Work order - From the data that follows, print exactly the lines starting at the one containing "run 3: routing" and ending at the one containing "hold slack, ns"; include both of them and nothing more.
::: Stored data
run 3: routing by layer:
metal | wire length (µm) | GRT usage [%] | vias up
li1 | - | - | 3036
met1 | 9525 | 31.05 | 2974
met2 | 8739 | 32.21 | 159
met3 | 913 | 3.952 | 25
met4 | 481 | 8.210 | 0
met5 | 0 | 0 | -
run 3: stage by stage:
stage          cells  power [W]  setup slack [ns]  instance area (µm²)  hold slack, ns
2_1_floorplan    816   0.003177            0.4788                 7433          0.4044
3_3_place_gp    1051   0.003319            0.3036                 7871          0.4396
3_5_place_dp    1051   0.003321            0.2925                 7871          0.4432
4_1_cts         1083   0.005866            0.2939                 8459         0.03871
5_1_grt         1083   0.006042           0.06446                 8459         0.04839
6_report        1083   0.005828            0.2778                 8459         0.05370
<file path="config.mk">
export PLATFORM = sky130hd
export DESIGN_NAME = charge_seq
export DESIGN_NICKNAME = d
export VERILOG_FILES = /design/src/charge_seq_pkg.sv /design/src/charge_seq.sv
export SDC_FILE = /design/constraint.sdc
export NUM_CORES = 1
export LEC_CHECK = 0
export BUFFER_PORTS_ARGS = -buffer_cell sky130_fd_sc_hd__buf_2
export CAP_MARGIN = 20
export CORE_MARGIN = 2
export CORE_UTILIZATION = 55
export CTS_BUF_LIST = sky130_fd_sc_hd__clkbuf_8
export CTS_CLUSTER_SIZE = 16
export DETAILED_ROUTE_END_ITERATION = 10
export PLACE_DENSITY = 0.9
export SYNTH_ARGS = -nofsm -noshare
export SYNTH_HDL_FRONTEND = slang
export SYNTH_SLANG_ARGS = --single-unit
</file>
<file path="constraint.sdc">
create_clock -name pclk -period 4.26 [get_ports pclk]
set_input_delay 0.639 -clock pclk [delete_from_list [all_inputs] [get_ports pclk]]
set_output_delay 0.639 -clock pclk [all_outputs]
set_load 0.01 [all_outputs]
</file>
::::::
::: Stored data
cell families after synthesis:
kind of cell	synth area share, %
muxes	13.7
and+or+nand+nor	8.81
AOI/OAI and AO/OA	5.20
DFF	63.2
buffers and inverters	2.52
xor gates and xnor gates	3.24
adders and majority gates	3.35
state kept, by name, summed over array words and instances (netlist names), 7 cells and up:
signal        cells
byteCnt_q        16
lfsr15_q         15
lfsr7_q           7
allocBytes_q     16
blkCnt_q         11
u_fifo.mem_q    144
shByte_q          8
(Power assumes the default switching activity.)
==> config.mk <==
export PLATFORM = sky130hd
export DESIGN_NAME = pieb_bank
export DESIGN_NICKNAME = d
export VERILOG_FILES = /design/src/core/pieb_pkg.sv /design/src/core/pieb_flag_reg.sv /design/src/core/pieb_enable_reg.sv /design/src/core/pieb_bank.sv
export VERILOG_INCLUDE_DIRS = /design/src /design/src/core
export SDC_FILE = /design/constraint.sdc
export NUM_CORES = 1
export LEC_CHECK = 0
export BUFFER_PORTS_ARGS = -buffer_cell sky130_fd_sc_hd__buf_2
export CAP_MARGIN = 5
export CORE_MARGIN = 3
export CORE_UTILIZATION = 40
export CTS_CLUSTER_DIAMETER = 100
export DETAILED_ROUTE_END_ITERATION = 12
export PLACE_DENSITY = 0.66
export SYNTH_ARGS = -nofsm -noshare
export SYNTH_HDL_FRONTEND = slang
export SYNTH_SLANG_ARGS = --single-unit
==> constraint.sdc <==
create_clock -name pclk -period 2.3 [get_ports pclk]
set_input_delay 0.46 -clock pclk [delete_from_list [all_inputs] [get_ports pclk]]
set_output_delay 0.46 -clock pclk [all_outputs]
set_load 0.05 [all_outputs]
::::::
Written response -
run 3: routing by layer:
metal | wire length (µm) | GRT usage [%] | vias up
li1 | - | - | 3036
met1 | 9525 | 31.05 | 2974
met2 | 8739 | 32.21 | 159
met3 | 913 | 3.952 | 25
met4 | 481 | 8.210 | 0
met5 | 0 | 0 | -
run 3: stage by stage:
stage          cells  power [W]  setup slack [ns]  instance area (µm²)  hold slack, ns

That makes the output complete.